MOM (U/A)
Director: Ravi Udyawar
Cast: Sridevi, Nawazuddin Siddiqui, Akshaye Khanna, Sajal Ali, Adnan Siddiqui
Running time: 146 minutes
There are some actors you miss even when you are watching their films. In those scenes featuring other actors. And when their scenes are playing, you wish those scenes could go on forever. Just like their films. Just like their careers. Sridevi in Mom gives you that feeling. One more time.
In a mother of a performance, Sridevi plays a woman who is universal and unique at the same time. Universal in the way she feels about her family and is protective about her daughters. And unique in the way she decides to take matters in her own hands when everyone and everything else around her fail to get her justice.
We have seen this story before on screen. Quite a few times in the recent past. The story of our times in Nirbhaya country. Of a young girl partying in a farmhouse near Delhi with her friends and then being kidnapped and gang raped. And the criminals getting away scot-free thanks to corruption at every level.
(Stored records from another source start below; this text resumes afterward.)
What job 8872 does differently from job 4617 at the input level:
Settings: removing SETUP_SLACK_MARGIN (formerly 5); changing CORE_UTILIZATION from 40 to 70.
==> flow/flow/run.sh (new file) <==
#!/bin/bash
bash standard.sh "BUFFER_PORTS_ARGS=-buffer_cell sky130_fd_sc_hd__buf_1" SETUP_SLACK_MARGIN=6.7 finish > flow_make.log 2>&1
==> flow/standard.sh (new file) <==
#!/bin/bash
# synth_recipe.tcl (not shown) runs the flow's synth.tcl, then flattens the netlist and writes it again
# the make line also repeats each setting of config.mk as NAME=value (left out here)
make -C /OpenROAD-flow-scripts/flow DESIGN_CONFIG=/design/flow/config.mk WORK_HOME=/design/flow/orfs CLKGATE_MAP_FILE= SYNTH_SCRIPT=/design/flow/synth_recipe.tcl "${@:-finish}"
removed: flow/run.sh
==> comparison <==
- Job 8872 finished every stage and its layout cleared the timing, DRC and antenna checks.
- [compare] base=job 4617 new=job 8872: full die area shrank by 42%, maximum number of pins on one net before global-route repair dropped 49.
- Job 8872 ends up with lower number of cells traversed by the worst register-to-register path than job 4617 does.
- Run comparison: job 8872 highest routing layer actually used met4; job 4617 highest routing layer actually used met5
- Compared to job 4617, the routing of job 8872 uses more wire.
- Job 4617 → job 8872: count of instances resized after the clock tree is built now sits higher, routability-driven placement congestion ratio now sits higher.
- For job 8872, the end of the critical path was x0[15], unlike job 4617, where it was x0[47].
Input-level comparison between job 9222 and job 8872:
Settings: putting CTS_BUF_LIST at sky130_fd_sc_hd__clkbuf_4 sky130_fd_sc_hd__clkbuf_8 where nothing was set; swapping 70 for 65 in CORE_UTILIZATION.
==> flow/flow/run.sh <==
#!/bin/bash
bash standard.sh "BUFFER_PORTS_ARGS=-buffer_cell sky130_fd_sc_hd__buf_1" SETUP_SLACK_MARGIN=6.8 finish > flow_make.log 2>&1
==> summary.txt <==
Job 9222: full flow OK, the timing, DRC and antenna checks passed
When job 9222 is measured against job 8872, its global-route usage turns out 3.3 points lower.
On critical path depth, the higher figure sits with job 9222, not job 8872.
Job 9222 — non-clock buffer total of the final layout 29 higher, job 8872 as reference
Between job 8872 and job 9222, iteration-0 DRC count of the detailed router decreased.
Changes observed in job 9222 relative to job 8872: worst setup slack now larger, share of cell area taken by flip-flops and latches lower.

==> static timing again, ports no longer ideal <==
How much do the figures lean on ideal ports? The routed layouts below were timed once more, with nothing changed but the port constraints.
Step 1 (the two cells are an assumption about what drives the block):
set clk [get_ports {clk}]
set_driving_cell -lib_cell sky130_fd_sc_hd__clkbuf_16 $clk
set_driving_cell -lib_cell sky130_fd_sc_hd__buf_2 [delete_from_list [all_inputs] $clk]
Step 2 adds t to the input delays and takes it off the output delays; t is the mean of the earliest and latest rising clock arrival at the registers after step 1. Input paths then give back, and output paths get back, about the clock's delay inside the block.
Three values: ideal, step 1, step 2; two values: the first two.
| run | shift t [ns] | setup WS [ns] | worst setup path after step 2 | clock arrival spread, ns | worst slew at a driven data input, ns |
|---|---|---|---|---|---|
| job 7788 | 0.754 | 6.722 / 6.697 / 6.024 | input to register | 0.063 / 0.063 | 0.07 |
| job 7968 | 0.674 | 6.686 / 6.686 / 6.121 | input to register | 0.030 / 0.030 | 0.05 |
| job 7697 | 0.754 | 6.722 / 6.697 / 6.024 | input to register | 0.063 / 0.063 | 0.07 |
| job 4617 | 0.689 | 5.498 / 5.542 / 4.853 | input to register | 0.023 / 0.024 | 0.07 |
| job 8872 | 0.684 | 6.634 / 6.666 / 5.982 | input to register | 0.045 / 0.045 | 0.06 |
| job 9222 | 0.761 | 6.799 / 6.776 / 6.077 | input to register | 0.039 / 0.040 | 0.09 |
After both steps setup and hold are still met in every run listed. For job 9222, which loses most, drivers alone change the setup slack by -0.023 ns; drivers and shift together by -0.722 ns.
But what makes the first act of Mom a little more caustic is the fact that Devaki (Sridevi) is stepmom to Arya (Sajal Ali), who calls her Ma’am because she is also her teacher in school. Plus, the 18-year-old doesn’t quite accept Ma’am to be part of her family. Despite her best efforts. And of the four who abducted and raped Arya, one was her classmate, also a student of Devaki Ma’am.
So when the bad guys make the mistake of screaming, “Ab bula apni Maa ko”, when they are tormenting the girl in the car, you know immediately that this case is not going to be solved in a court room.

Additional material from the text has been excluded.